In fact, Will Madison, national new business development manager for Arena Americas, the Oak Creek, Wisconsin, event infrastructure company that supplied the materials used in the stadium, said they began work to dismantle it minutes after the players left the pitch in India’s win over the United States last Wednesday. Under the agreement between Nassau County and tournament organizers, they have until July 31 to finish breakdown and will probably need every day, he said.

“The broadcasters started wrapping up and immediately, the Spidercam started coming down,” he said. That camera, mounted on a cable strung high over the pitch to give a bird’s-eye view of play, was one of the last elements of the build to go up before the stadium opened to the public.

Nassau County spokesman Chris Boyle did not respond to an email asking about public access to Eisenhower Park, but staffers at the park's golf courses, tennis courts and aquatic center said Monday those facilities were open. The driving range was also open. 

Workers disassemble the temporary cricket stadium at Eisenhower Park in...

Workers disassemble the temporary cricket stadium at Eisenhower Park in East Meadow on Monday. Credit: Jeff Bachner

In coming weeks, four 45-worker crews at Field 6, where the stadium was built, will work 12-hour days and six- and seven-day weeks with cranes, folk lifts and boom lifts, Madison said. They will strip the finishes and seats, then break down the bowl-shaped scaffold, 75feet high at its outer perimeter, that they built in about three months this spring.

News reports put construction cost at around $30 million, paid for by tournament organizers, but Newsday could not independently confirm that. Attendance across eight matches was 156,719, according to tournament organizers. Another roughly 8,000 people attended a June 1 friendly before the tournament started. 

“Everything comes down into a manageable section,” Madison said. “Chairs get broken into four seat rails. No scaffolding component is wider than 10 feet; the longest structural component is 16 feet. Flooring decks are 4 by  8 feet.” The machines only do so much. “All the racking and stacking ends up being done completely manually.”

How many girders, joints, railings, floor decks and seats will the workers take down? Madison said he had no idea, but offered some sense of scale. It took 100,000 plastic zip ties just to fasten the blue Nassau County scrim that ran around the stadium’s edge.

Components of the temporary stadium will be loaded onto 400 to 500 53-foot tractor trailers. That stage of the job is the most time-consuming. “It’s physically impossible to load that many trucks” as rapidly as the stadium is broken down, he said. “That is our bottleneck.”

Another complication is that when the trucks are loaded, they won’t all go to the same place. The black seats from the west grandstand are headed to Las Vegas for a Formula One car race.
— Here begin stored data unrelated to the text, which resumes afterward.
==> config.mk <==
export PLATFORM = sky130hd
export DESIGN_NAME = dsm_decimator
export DESIGN_NICKNAME = d
export VERILOG_FILES = /design/src/rtl/dsm_rx_pkg.sv /design/src/rtl/cic_comb_stage.sv /design/src/rtl/dsm_decimator.sv
export SDC_FILE = /design/constraint.sdc
export NUM_CORES = 1
export LEC_CHECK = 0
export ABC_AREA = 1
export BUFFER_PORTS_ARGS = -buffer_cell sky130_fd_sc_hd__buf_2
export CORE_MARGIN = 1.5
export CORE_UTILIZATION = 49
export DETAILED_ROUTE_END_ITERATION = 12
export SLEW_MARGIN = 25
export SYNTH_ARGS = -nofsm -noshare
export SYNTH_HDL_FRONTEND = slang
export SYNTH_SLANG_ARGS = --single-unit
==> constraint.sdc <==
create_clock -name aclk -period 15.1 [get_ports aclk]
set_input_delay 3.775 -clock aclk [delete_from_list [all_inputs] [get_ports aclk]]
set_output_delay 3.775 -clock aclk [all_outputs]
set_load 0.01 [all_outputs]
==> src/rtl/dsm_rx_pkg.sv <==
// -----------------------------------------------------------------------------
// dsm_rx_pkg
//   Shared constants, types and elaboration-time helpers for the delta-sigma
//   receive path (dsm_decimator and its comb stages).
//
//   Contents:
//     MAX_ORDER    highest supported CIC order
//     warm_cnt_t   counter type for the post-reset warm-up beats (0..MAX_ORDER)
//     acc_w()      integrator / comb word width for a given order and ratio
//     out_shift()  right shift that maps the biased comb result onto WIDTH bits
//     full_scale() CIC DC gain R^N
//     FULL_SCALE   R^N for the default configuration (R = 64, N = 3)
// -----------------------------------------------------------------------------
package dsm_rx_pkg;

  localparam int MAX_ORDER = 4;

  // Wide enough to count 0..MAX_ORDER warm-up beats.
  typedef logic [2:0] warm_cnt_t;

  // The comb result spans [-R^N, +R^N]. R^N = 2^(N*log2R) needs N*log2R+1
  // magnitude bits, plus a sign bit, hence the +2.
  function automatic int acc_w(input int order, input int log2_decim);
    return order * log2_decim + 2;
  endfunction

  // y + R^N lies in [0, 2^(N*log2R+1)]; dropping this many LSBs leaves a
  // value in [0, 2^width], where only the very top code needs clipping.
  function automatic int out_shift(input int order, input int log2_decim,
                                   input int width);
    return order * log2_decim + 1 - width;
  endfunction

  // DC gain of the CIC filter: R^N.
  function automatic longint full_scale(input int order, input int log2_decim);
    return longint'(1) << (order * log2_decim);
  endfunction

  localparam int     DEF_WIDTH      = 16;
  localparam int     DEF_LOG2_DECIM = 6;
  localparam int     DEF_ORDER      = 3;
  localparam longint FULL_SCALE     = full_scale(DEF_ORDER, DEF_LOG2_DECIM);

endpackage : dsm_rx_pkg

==> src/rtl/cic_comb_stage.sv <==
// -----------------------------------------------------------------------------
// cic_comb_stage
//   One differentiator of the CIC comb section: y = x - x_delayed, where the
//   delay register samples x only on decimation beats. The difference is
//   combinational so a chain of stages settles within the beat cycle and the
//   top module registers the final result.
//
//   Ports:
//     clk_i    clock
//     arst_ni  asynchronous active-low reset (clears the delay to 0)
//     en_i     decimation beat strobe; loads the delay with x_i
//     x_i      stage input (two's complement, wrap-around)
//     y_o      stage output x_i - delay
// -----------------------------------------------------------------------------
module cic_comb_stage #(
  parameter int W = 20
) (
  input  logic                clk_i,
  input  logic                arst_ni,
  input  logic                en_i,
  input  logic signed [W-1:0] x_i,
  output logic signed [W-1:0] y_o
);

  logic signed [W-1:0] dly_q;
  logic signed [W-1:0] dly_d;

  assign dly_d = en_i ? x_i : dly_q;

  always_ff @(posedge clk_i or negedge arst_ni) begin
    if (!arst_ni) begin
      dly_q <= '0;
    end else begin
      dly_q <= dly_d;
    end
  end

  // Wrap-around subtraction: integrator overflow cancels out here as long as
  // the true result fits in W bits.
  assign y_o = x_i - dly_q;

endmodule : cic_comb_stage

==> src/rtl/dsm_decimator.sv <==
// -----------------------------------------------------------------------------
// dsm_decimator
//   CIC (sinc^N) decimator for a 1-bit delta-sigma bitstream. Each accepted
//   bit enters N cascaded integrators as +1 (bit = 1) or -1 (bit = 0). Every
//   R-th accepted bit is a decimation beat: the last integrator value is run
//   through N comb stages and the result is biased and scaled into a WIDTH-bit
//   unsigned offset-binary sample. The first ORDER beats after reset only
//   prime the comb delays and emit nothing.
//
//   Parameters:
//     WIDTH       output sample width
//     LOG2_DECIM  log2 of the decimation ratio R
//     ORDER       CIC order N (1..4)
//
//   Ports:
//     aclk                clock
//     arst_n              asynchronous active-low reset
//     s_axis_data_tdata   bitstream bit (1 -> +1, 0 -> -1)
//     s_axis_data_tvalid  input bit valid
//     s_axis_data_tready  block can accept a bit
//     m_axis_data_tdata   decimated sample (offset binary)
//     m_axis_data_tvalid  sample valid
//     m_axis_data_tready  downstream accepts the sample
//     clip                one-cycle pulse alongside a saturated sample
//
//   Handshake: a transfer happens on a rising clock edge where both valid and
//   ready are high. The master side holds tvalid and tdata stable until the
//   transfer; tvalid never depends combinationally on tready. Input ready is
//   low only while an emitted sample waits for downstream, so a pending sample
//   is never overwritten and a new sample can replace one being taken in the
//   same cycle without a bubble.
// -----------------------------------------------------------------------------
module dsm_decimator
  import dsm_rx_pkg::*;
#(
  parameter int WIDTH      = 16,
  parameter int LOG2_DECIM = 6,
  parameter int ORDER      = 3
) (
  input  logic             aclk,
  input  logic             arst_n,
  input  logic             s_axis_data_tdata,
  input  logic             s_axis_data_tvalid,
  output logic             s_axis_data_tready,
  output logic [WIDTH-1:0] m_axis_data_tdata,
  output logic             m_axis_data_tvalid,
  input  logic             m_axis_data_tready,
  output logic             clip
);

  localparam int ACC_W = acc_w(ORDER, LOG2_DECIM);
  localparam int SHIFT = out_shift(ORDER, LOG2_DECIM, WIDTH);

  localparam logic [ACC_W-1:0] FS_OFFSET = ACC_W'(full_scale(ORDER, LOG2_DECIM));
  localparam warm_cnt_t        WARM_DONE = warm_cnt_t'(ORDER);

  // ---------------------------------------------------------------------------
  // Elaboration-time parameter checks
  // ---------------------------------------------------------------------------
  generate
    if (ORDER < 1 || ORDER > MAX_ORDER) begin : g_bad_order
      $error("dsm_decimator: ORDER must be in 1..%0d", MAX_ORDER);
    end
    if (ORDER * LOG2_DECIM + 1 < WIDTH) begin : g_bad_width
      $error("dsm_decimator: ORDER*LOG2_DECIM+1 must be >= WIDTH");
    end
  endgenerate

  // ---------------------------------------------------------------------------
  // Handshake
  // ---------------------------------------------------------------------------
  logic m_valid_q;
  logic m_valid_d;
  logic accept;
  logic beat;
  logic emit;

  assign s_axis_data_tready = !(m_valid_q && !m_axis_data_tready);
  assign accept             = s_axis_data_tvalid && s_axis_data_tready;

  // ---------------------------------------------------------------------------
  // Integrators
  // ---------------------------------------------------------------------------
  logic signed [ACC_W-1:0] integ_q [ORDER];
  logic signed [ACC_W-1:0] integ_d [ORDER];
  logic signed [ACC_W-1:0] step;

  // All-ones is -1 in two's complement.
  assign step = s_axis_data_tdata ? ACC_W'(1) : '1;

  // Each stage adds the already-updated value of the stage before it, so the
  // whole cascade advances by one sample per accepted bit.
  always_comb begin
    for (int k = 0; k < ORDER; k++) begin
      integ_d[k] = integ_q[k];
    end
    if (accept) begin
      integ_d[0] = integ_q[0] + step;
      for (int k = 1; k < ORDER; k++) begin
        integ_d[k] = integ_q[k] + integ_d[k-1];
      end
    end
  end

  always_ff @(posedge aclk or negedge arst_n) begin
    if (!arst_n) begin
      for (int k = 0; k < ORDER; k++) begin
        integ_q[k] <= '0;
      end
    end else begin
      for (int k = 0; k < ORDER; k++) begin
        integ_q[k] <= integ_d[k];
      end
    end
  end

  // ---------------------------------------------------------------------------
  // Decimation and warm-up counters
  // ---------------------------------------------------------------------------
  logic [LOG2_DECIM-1:0] cnt_q;
  logic [LOG2_DECIM-1:0] cnt_d;
  warm_cnt_t             warm_q;
  warm_cnt_t             warm_d;

  // R is a power of two, so the counter wraps from R-1 to 0 by itself.
  assign cnt_d = accept ? cnt_q + 1'b1 : cnt_q;
  assign beat  = accept && (cnt_q == '1);

  // Saturates at ORDER: from then on every beat emits a sample.
  assign warm_d = (beat && (warm_q != WARM_DONE)) ? warm_q + 1'b1 : warm_q;
  assign emit   = beat && (warm_q == WARM_DONE);

  always_ff @(posedge aclk or negedge arst_n) begin
    if (!arst_n) begin
      cnt_q  <= '0;
      warm_q <= '0;
    end else begin
      cnt_q  <= cnt_d;
      warm_q <= warm_d;
    end
  end

  // ---------------------------------------------------------------------------
  // Comb section: the beat's own post-update integrator value feeds stage 0,
  // so the result is ready in the beat cycle and registered at its edge.
  // ---------------------------------------------------------------------------
  logic signed [ACC_W-1:0] comb_x [ORDER+1];

  assign comb_x[0] = integ_d[ORDER-1];

  for (genvar k = 0; k < ORDER; k++) begin : g_comb
    cic_comb_stage #(
      .W (ACC_W)
    ) u_comb (
      .clk_i   (aclk),
      .arst_ni (arst_n),
      .en_i    (beat),
      .x_i     (comb_x[k]),
      .y_o     (comb_x[k+1])
    );
  end

  // ---------------------------------------------------------------------------
  // Output mapping: bias by R^N to make it non-negative, then drop SHIFT LSBs.
  // The scaled value reaches 2^WIDTH only at positive full scale, so its top
  // bit alone flags saturation.
  // ---------------------------------------------------------------------------
  logic [ACC_W-1:0] biased;
  logic [WIDTH:0]   scaled;
  logic             sat;
  logic [WIDTH-1:0] sample;

  assign biased = comb_x[ORDER] + FS_OFFSET;
  assign scaled = (WIDTH+1)'(biased >> SHIFT);
  assign sat    = scaled[WIDTH];
  assign sample = sat ? '1 : scaled[WIDTH-1:0];

  // ---------------------------------------------------------------------------
  // Output register
  // ---------------------------------------------------------------------------
  logic [WIDTH-1:0] m_data_q;
  logic [WIDTH-1:0] m_data_d;
  logic             clip_q;
  logic             clip_d;

  always_comb begin
    m_valid_d = m_valid_q;
    m_data_d  = m_data_q;
    clip_d    = 1'b0;
    if (emit) begin
      // Only reachable when no sample is pending or the pending one is being
      // taken this cycle, since input ready gates every beat.
      m_valid_d = 1'b1;
      m_data_d  = sample;
      clip_d    = sat;
    end else if (m_axis_data_tready) begin
      m_valid_d = 1'b0;
    end
  end

  always_ff @(posedge aclk or negedge arst_n) begin
    if (!arst_n) begin
      m_valid_q <= 1'b0;
      m_data_q  <= '0;
      clip_q    <= 1'b0;
    end else begin
      m_valid_q <= m_valid_d;
      m_data_q  <= m_data_d;
      clip_q    <= clip_d;
    end
  end

  assign m_axis_data_tvalid = m_valid_q;
  assign m_axis_data_tdata  = m_data_q;
  assign clip               = clip_q;

endmodule : dsm_decimator

After elaboration in Yosys (flattened, before gate mapping):

Cells that the tools add are included.

* register bits: 147
* output and inout bits: 19
* bits of input ports: 5

* add/sub/neg operators: 9
* equal/unequal tests: 3
* reductions and logical operators: 8
* mux-type cells: 6

Operator list (number)
* 20-bit adder: 3
* 20-bit subtractor: 3
* 20-bit two-way mux: 2
* 20-bit by 19-bit adder with 20-bit output, second input constant: 1
* 16-bit two-way mux: 1
* 6-bit by 1-bit adder with 6-bit output, second input constant: 1
* 6-bit equality test, second input constant: 1
* 1-bit logical AND: 5
* 3-bit by 1-bit adder with 3-bit output, second input constant: 1
* 3-bit by 2-bit equality test with 1-bit output, second input constant: 1
* 1-bit two-way mux: 3
* 3-bit by 2-bit inequality test with 1-bit output, second input constant: 1
* 1-bit logical NOT: 2
* 2-bit nonzero test: 1

Logic depth before layout (Yosys ltp):

Gate-level depths: netlist of the first run.

* depth after elaboration: 10
* depth in mapped cells: 53
* depth with buffers taken out: 52

Hierarchy:

From an unflattened synthesis of the first run, not the netlist that was laid out.

* cells, all modules: 1748
* area, all modules: 12127.9 um2

By module, submodules not included
* dsm_decimator: instances 1, cells an instance 809, area an instance 6208.5 um2
* cic_comb_stage: instances 3, cells an instance 313, area an instance 1973.1 um2

Worst setup path before layout of the first run:

No wires, ideal clock.

* path kind: in2reg
* start: input s_axis_data_tdata
* end: register m_data_q[11] (netlist: m_axis_data_tdata[11])
* required time: 14979 ps
* path slack: 3840 ps
* arrival time: 11139 ps
* stages on the path: 44
* buffers on the path: 2
* cell sequence: inv_1 -> ha_1 -> buf_2 -> a21o_1 -> a21oi_1 -> xnor2_1 -> ha_1 -> a21oi_1 -> a21boi_0 -> xnor2_1 -> ha_1 -> a21oi_1 -> a21boi_0 -> o21ai_0 -> nand3_1 -> nand2_1 -> xor2_1 -> a21oi_1 -> [... 8 more ...] -> o2111ai_1 -> a21o_1 -> a21oi_1 -> o21ai_1 -> nand3_1 -> nand2_1 -> xor2_1 -> ha_1 -> ha_1 -> a21oi_1 -> nor3_1 -> nor2_1 -> and3_1 -> xor2_1 -> nand3_2 -> nand3_4 -> buf_6 -> nand2_2

RTL lines
* start: declaration: line dsm_decimator.sv:42 `input logic s_axis_data_tdata,`
* end signal: assignment: line dsm_decimator.sv:208 `m_data_q <= m_data_d;`
* end: declaration: line dsm_decimator.sv:181 `logic [WIDTH-1:0] m_data_q;`

==> results.md, run 1 <==
* Status: finished clean
* RSZ-0062 raised after global routing: false
* Sequential area share after synthesis at roughly a third
* Die outline area at about 0.023 mm²
* Root buf cell: clkbuf_16
* Synthesized cell area at about 0.011 mm²
* Wirelength, routed at around 23 mm
* CTS Hold Bufs at 0
* Ratio of cells with drive above 1 in the final layout at under 10%
* Post-route minimum period at 12.34 ns
* Setup slack, reg-to-reg at between 6 and 7 ns
* Distinct cell type count of the synthesized netlist at 48
* Worst path max stage delay at ~0.53 ns
* Worst slew margin relative to its limit at between 40% and 50%
* Initial drt markers at 422
* Post-CTS setup buffers at 0
* CTS Buf Count at 17
* Diode count at 0
* CTS Sinks at between 100 and 150
* Mux cell area share after synthesis at less than 1%
* Core area at around 0.022 mm²
* Worst EP arrival at 12.64 ns
* DIE HEIGHT at 153 µm
* CP Class: primary input to flip-flop
* Max-slew violations at 0
* Share of the synthesized area in the top cell type at between 30% and 40%
* CTS tree: built
* TNS Setup at 0 ns
* Post-CTS resize count at 0
* Initial antenna violation count at 0
* Chip width at 153 µm
* Post-synthesis xor/xnor area fraction at between 7 and 8%
* CP Max Fanout at 19
* Actual slew at the worst max-slew pin at 0.824 ns
* Critical Path RT at between 15 and 20 ns
* Worst setup SP type: primary input
* Remaining antenna violation count at 0
* Crit-path slowest cell: inv_1
* Area growth, synth to finish at 8.99%
* Largest net degree at the start of global routing at 98
* Vias at between 8000 and 9000
* Final hold violation count at 0
* Total GRT Usage at 21.8%
* Detailed Place HPWL at 17.3 mm
* Post-synthesis compound-gate area fraction at around 15%
* H-tree Lvls at 4
* Simple-gate share of the synthesized area at between 20% and 30%
* Clk buf depth at 2
* Post-synth EDFFs at 0
* GRT overflow at 0
* Routed wire per std cell at around 13 µm
* Buffers on Ports at 23
* Cells on worst reg2reg path at 42
* #FFs+latches synth at approximately 150
* Clock-pin slew on the worst setup and hold paths at approximately 0.06 ns
* Final Core Density at 54.9%
* Yosys warns at 0
* Synth Area in Adders at between 10% and 20%
* Period utilization at 81.7%
* Synth Net Count at about 1600
* Clk_lat worst skew at 0.43 ns
* Asr flop ratio synth at 100%
* Worst Setup End Kind: flip-flop
* Post-synth top area cell: dfrtp_1
* Gate Count Post-Synth at 1429
* Skew final at between 0.01 and 0.015 ns
* First-pass GRT wire length at roughly 42 mm
* DRC Markers at 0
* Fin nets at roughly 1600
* Worst min path class: flip-flop to flip-flop
* DRT Pass-1 Iters at 5
* Vias in the first global route at slightly above 9000
* Synth area leaders: dfrtp_1 (33%), ha_1 (15%), nand2_1 (13%)
* Io pins at 24
* Prevailing post-synth register cell: dfrtp_1
* Final setup violation count at 0
* Routability cong. at 0.880
* FMAX at 0.0811 GHz
* Syn Area/Cell at 7.73 µm²
* Max Cap Viol at 0
* Starting Density at between 50 and 60%
* Vias per cell at between 5 and 6
* # rows at between 50 and 60
* Hold Path Stages at 2
* Largest family of logic cells by synthesized area: simple AND/OR/NAND/NOR gates
-- per-layer routing --
layer	part of all wire (%)	GRT usage [%]	vias up
li1	-	-	4735
met1	46	26.6	4070
met2	50	39.5	85
met3	1.8	3.37	30
met4	2.0	6.82	0
met5	0	0	-
-- cell families (layout without fill, tap and decap cells) --
logic type	Yosys count	after routing
flops	147	147
xor+xnor	99	99
simple gates	528	528
mux	7	7
buf+inv	212	245
compound gates	295	295
fa+ha+maj	141	141
-- flip-flops by register name, summed over array words and instances (netlist names) --
signal               flops
g_comb.u_comb.dly_q     60
m_axis_data_tvalid       1
cnt_q                    6
m_axis_data_tdata       16
warm_q                   3
integ_q                 60
clip                     1
-- Yosys cell counts (13+ instances only) --
cell      number
nand2_2       17
dfrtp_1      147
nor2_1        42
xnor2_1       37
a21oi_1      105
xor2_1        62
nand3_1       46
o21ai_1       13
inv_1        174
ha_1         136
o21ai_0      121
nand2_1      381
clkbuf_1      18
-- area by class of cell --
type / count / area (µm²)
clock buffer: 20 / 447
clock inverter: 12 / 120
fill: 2136 / 9910
inverter: 184 / 691
multi-input combinational: 1070 / 6570
sequential: 147 / 3680
tap: 280 / 350
timing repair buffer: 29 / 186
-- worst paths after layout --
| kind | start | endpoint |
|---|---|---|
| worst max-delay path | s_axis_data_tdata | m_axis_data_tdata[4]$_DFFE_PN0P_ |
| worst min-delay path | integ_q[50]$_DFFE_PN0P_ | integ_q[50]$_DFFE_PN0P_ |
| worst max register to register | integ_q[40]$_DFFE_PN0P_ | m_axis_data_tdata[4]$_DFFE_PN0P_ |
| worst min register to register | integ_q[50]$_DFFE_PN0P_ | integ_q[50]$_DFFE_PN0P_ |
| max in group asynchronous | arst_n | g_comb[1].u_comb.dly_q[12]$_DFFE_PN0P_ |
| min in group asynchronous | arst_n | integ_q[42]$_DFFE_PN0P_ |
-- worst max-delay path: cells and delay by family --
kind	cells	cell delay, ns
compound gates	15	3.11
xor+xnor	6	1.08
fa+ha+maj	7	2.43
buf+inv	2	0.64
simple gates	13	1.57
-- metrics by stage --
step / hold WS [ns] / area, µm² / cells / setup slack (ns)
floorplan: 0.446 / 11100 / 1429 / 3.84
global placement: 0.462 / 11400 / 1709 / 2.51
detailed placement: 0.464 / 11400 / 1709 / 2.39
CTS: 0.477 / 12000 / 1741 / 2.79
global route: 0.514 / 12000 / 1742 / 1.80
finish: 0.484 / 12000 / 1742 / 2.76
-- layout by cell type, fill, tap and decap left out, types with 10 or more instances in the layout --
master	n
a21oi_1	105
a31oi_1	12
buf_2	22
clkbuf_16	17
dfrtp_1	147
ha_1	136
inv_1	173
nand2_1	380
nand2_2	18
nand3_1	45
nand4_1	11
nor2_1	42
nor3_1	10
o21ai_0	121
o21ai_1	13
xnor2_1	37
xor2_1	62
Power of run 1 is not shown: default switching activity piles up to over one toggle a cycle in this logic, so the estimate is an artifact.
The blue seats in the east will go to Montreal, then down to Miami next year for another F1 race there. The substructure of the luxury pavilions is also headed to Montreal, soon to be used there for the Presidents Cup, a golf tournament. Some of the other material will go to warehouses in Milwaukee and Houston.

Madison said the last few months had gone well. “We had a pretty standard golf hospitality application that we were able to bring to the cricket world,” he said. “One thing that T20 nailed was the different tiers of offerings, which can be difficult for large public events.” Tournament organizers used Arena’s materials to “program five tiers of hospitality offerings,” he said.

Tickets for those offerings had ranged from under $100 to $10,000.

The brief life of Nassau County International Cricket Stadium could be seen as an experiment for fans and organizers of the second-most popular sport in the world, he said. “We were able to let them come in, test-drive every concept they can think of, figure out what works. Potentially, as the sport grows, it can move into a more permanent setting.”

Madison said he spent a fair amount of time during the tournament walking around under the scaffold looking for dropped cellphones and had gotten a good look at the grass.

“With some pretty heavy duty lawn mowing and some irrigation and sun, the park will be back to normal just as quickly as we put the stadium up,” he said.